EXERCISE DESCRIPTION>
From the first line of the data through the line containing "via_per_inst: 4.89", return each line exactly.

Stored items:
- - - - - - -

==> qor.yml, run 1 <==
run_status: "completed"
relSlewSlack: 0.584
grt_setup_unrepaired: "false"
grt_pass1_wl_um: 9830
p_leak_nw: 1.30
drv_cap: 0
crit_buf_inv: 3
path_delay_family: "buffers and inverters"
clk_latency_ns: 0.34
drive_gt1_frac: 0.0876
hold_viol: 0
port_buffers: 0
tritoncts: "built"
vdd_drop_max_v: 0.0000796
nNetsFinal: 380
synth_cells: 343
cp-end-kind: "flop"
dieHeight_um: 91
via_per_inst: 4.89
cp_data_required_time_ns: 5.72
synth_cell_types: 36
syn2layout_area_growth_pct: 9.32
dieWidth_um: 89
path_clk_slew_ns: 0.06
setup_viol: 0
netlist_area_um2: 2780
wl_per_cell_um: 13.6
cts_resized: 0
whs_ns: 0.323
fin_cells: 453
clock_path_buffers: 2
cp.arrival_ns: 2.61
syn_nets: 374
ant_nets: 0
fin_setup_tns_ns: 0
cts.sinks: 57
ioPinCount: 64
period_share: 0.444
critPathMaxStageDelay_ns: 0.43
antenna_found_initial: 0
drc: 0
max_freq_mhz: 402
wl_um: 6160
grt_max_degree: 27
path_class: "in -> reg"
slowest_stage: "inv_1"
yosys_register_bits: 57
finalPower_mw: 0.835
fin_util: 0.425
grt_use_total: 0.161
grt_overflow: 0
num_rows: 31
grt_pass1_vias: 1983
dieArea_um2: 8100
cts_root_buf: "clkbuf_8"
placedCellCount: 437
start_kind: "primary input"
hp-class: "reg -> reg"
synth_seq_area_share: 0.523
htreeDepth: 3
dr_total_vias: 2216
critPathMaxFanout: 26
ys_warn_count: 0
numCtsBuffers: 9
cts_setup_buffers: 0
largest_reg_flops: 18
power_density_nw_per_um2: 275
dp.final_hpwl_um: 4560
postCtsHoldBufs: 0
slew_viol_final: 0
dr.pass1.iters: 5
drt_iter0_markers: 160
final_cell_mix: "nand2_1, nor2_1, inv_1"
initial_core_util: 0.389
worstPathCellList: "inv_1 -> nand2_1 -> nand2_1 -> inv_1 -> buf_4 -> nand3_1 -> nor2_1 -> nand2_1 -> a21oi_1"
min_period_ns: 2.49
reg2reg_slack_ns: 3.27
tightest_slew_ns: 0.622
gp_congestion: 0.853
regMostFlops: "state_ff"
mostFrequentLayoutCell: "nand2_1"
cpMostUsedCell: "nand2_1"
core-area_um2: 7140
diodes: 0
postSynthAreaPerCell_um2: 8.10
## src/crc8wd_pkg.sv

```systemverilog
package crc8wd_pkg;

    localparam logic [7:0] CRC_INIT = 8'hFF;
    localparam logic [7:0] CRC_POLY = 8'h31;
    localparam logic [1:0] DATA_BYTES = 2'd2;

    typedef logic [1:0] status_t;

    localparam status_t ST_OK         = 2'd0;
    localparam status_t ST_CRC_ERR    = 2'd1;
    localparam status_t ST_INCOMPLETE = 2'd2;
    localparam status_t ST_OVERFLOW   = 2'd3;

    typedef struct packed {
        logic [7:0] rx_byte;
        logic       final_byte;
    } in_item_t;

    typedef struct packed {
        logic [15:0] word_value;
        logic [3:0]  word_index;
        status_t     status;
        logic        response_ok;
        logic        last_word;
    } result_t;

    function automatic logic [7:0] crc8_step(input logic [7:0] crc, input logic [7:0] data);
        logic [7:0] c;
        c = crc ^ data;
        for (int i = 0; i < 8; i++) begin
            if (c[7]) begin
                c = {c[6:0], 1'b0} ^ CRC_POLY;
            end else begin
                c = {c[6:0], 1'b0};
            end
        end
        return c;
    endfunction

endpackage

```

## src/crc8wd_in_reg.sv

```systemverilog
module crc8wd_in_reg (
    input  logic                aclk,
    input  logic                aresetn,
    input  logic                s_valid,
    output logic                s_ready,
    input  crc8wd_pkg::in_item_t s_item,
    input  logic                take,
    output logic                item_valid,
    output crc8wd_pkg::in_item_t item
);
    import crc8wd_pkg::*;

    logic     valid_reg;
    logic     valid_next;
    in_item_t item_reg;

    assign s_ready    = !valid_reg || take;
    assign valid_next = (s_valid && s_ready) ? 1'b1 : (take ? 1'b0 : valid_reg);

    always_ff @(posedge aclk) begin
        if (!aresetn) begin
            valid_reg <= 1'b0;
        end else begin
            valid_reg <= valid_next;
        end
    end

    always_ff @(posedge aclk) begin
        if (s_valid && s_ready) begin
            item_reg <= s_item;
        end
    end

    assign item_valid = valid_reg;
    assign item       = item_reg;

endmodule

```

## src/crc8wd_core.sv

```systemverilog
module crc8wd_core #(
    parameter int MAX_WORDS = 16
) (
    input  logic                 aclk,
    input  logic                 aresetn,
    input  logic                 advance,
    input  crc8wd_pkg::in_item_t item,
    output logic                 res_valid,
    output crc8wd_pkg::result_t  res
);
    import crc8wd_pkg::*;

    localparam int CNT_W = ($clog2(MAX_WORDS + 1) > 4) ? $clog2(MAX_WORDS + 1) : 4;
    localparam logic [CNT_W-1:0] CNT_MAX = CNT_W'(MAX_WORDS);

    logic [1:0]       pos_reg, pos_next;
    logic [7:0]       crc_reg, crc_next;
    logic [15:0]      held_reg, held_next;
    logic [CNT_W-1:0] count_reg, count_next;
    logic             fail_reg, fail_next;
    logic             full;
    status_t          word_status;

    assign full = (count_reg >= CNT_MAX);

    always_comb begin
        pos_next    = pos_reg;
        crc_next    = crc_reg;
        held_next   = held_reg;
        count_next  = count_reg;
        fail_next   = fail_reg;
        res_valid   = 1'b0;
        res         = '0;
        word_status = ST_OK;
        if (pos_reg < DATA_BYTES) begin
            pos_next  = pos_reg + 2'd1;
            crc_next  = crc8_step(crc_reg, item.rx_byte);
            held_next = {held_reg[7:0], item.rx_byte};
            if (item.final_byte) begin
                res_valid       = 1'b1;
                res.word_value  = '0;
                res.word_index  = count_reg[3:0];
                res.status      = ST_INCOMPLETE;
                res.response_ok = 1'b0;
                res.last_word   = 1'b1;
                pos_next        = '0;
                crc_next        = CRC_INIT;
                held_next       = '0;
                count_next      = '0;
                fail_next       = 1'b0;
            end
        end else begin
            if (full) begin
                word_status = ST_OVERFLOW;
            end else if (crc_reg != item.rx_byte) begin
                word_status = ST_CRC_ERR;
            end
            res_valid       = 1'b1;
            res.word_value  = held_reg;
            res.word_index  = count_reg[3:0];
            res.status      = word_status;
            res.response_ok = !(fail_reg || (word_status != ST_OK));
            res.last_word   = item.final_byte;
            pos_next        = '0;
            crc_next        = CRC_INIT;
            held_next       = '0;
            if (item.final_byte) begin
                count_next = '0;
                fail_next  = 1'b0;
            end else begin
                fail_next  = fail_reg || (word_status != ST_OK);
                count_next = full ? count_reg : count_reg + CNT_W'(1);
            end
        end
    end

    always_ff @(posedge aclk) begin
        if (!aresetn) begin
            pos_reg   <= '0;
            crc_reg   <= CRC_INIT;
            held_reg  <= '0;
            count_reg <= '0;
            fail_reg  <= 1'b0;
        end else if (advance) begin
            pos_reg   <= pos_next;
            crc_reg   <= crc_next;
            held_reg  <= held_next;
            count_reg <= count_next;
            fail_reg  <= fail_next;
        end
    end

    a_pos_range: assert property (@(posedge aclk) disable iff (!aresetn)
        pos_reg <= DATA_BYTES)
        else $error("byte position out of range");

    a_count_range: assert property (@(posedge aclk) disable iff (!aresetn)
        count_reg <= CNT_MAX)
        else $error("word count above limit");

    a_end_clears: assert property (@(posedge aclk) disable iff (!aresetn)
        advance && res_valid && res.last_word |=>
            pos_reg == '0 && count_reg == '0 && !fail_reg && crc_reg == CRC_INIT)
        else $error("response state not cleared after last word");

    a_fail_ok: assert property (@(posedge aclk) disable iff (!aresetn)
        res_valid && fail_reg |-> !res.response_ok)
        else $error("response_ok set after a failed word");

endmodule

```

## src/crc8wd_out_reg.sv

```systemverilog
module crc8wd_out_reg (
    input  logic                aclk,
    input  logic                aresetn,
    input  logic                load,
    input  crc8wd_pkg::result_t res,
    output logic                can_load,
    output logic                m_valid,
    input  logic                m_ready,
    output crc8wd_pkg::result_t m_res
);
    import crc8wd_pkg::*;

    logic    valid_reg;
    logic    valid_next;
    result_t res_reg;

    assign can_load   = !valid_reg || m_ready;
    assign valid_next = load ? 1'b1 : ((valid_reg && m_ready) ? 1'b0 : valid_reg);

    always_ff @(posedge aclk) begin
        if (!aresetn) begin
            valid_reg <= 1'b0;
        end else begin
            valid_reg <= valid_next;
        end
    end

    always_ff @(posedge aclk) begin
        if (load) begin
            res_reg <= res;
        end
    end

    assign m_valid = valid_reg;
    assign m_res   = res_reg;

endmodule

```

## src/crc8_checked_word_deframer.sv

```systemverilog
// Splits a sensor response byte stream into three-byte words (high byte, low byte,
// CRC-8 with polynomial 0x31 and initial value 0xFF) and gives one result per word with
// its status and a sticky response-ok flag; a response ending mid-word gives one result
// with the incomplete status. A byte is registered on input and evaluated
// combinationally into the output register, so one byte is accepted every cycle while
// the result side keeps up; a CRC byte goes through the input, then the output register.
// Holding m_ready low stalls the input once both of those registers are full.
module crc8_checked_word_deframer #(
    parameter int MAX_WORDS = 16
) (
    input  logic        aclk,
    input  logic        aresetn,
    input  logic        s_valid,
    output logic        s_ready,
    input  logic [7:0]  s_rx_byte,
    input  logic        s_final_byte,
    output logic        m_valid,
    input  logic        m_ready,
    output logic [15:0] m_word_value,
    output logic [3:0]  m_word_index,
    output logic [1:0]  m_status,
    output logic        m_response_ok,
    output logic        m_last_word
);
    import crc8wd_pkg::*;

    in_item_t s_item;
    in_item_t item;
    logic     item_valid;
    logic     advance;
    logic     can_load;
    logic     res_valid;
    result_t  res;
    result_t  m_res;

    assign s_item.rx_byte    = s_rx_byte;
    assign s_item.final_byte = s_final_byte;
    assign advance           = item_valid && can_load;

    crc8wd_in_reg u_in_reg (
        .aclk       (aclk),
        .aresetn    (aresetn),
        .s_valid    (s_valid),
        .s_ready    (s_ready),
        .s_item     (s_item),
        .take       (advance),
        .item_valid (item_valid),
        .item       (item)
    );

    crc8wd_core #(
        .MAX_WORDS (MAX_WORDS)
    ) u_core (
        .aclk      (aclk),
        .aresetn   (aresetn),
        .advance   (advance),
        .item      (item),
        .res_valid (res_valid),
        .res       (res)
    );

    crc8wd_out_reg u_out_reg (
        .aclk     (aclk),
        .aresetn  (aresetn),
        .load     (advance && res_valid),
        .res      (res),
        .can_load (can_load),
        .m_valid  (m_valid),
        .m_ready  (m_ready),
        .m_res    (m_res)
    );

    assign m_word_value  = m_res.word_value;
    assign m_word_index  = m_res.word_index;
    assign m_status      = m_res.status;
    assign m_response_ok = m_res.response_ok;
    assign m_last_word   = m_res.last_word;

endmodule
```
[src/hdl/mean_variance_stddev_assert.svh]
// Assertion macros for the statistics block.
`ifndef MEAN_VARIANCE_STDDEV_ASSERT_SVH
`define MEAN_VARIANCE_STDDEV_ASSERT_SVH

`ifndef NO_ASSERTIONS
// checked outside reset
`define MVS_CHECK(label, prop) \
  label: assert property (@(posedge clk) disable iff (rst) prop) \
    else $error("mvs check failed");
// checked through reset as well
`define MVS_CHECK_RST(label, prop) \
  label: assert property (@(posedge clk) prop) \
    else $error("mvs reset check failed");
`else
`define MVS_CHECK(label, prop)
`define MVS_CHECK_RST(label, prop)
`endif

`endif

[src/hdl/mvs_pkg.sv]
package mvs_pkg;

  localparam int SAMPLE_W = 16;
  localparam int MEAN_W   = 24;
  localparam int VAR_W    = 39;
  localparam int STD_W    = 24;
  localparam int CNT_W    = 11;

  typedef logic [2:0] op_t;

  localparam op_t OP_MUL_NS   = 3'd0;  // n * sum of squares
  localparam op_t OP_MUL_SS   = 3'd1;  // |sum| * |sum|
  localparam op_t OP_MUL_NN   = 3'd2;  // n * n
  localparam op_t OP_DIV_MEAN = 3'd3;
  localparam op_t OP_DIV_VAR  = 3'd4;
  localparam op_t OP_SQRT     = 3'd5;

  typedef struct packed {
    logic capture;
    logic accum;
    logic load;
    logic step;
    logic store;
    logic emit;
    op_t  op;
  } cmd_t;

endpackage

- - - - - - -

ANSWER TO THIS TASK>
==> qor.yml, run 1 <==
run_status: "completed"
relSlewSlack: 0.584
grt_setup_unrepaired: "false"
grt_pass1_wl_um: 9830
p_leak_nw: 1.30
drv_cap: 0
crit_buf_inv: 3
path_delay_family: "buffers and inverters"
clk_latency_ns: 0.34
drive_gt1_frac: 0.0876
hold_viol: 0
port_buffers: 0
tritoncts: "built"
vdd_drop_max_v: 0.0000796
nNetsFinal: 380
synth_cells: 343
cp-end-kind: "flop"
dieHeight_um: 91
via_per_inst: 4.89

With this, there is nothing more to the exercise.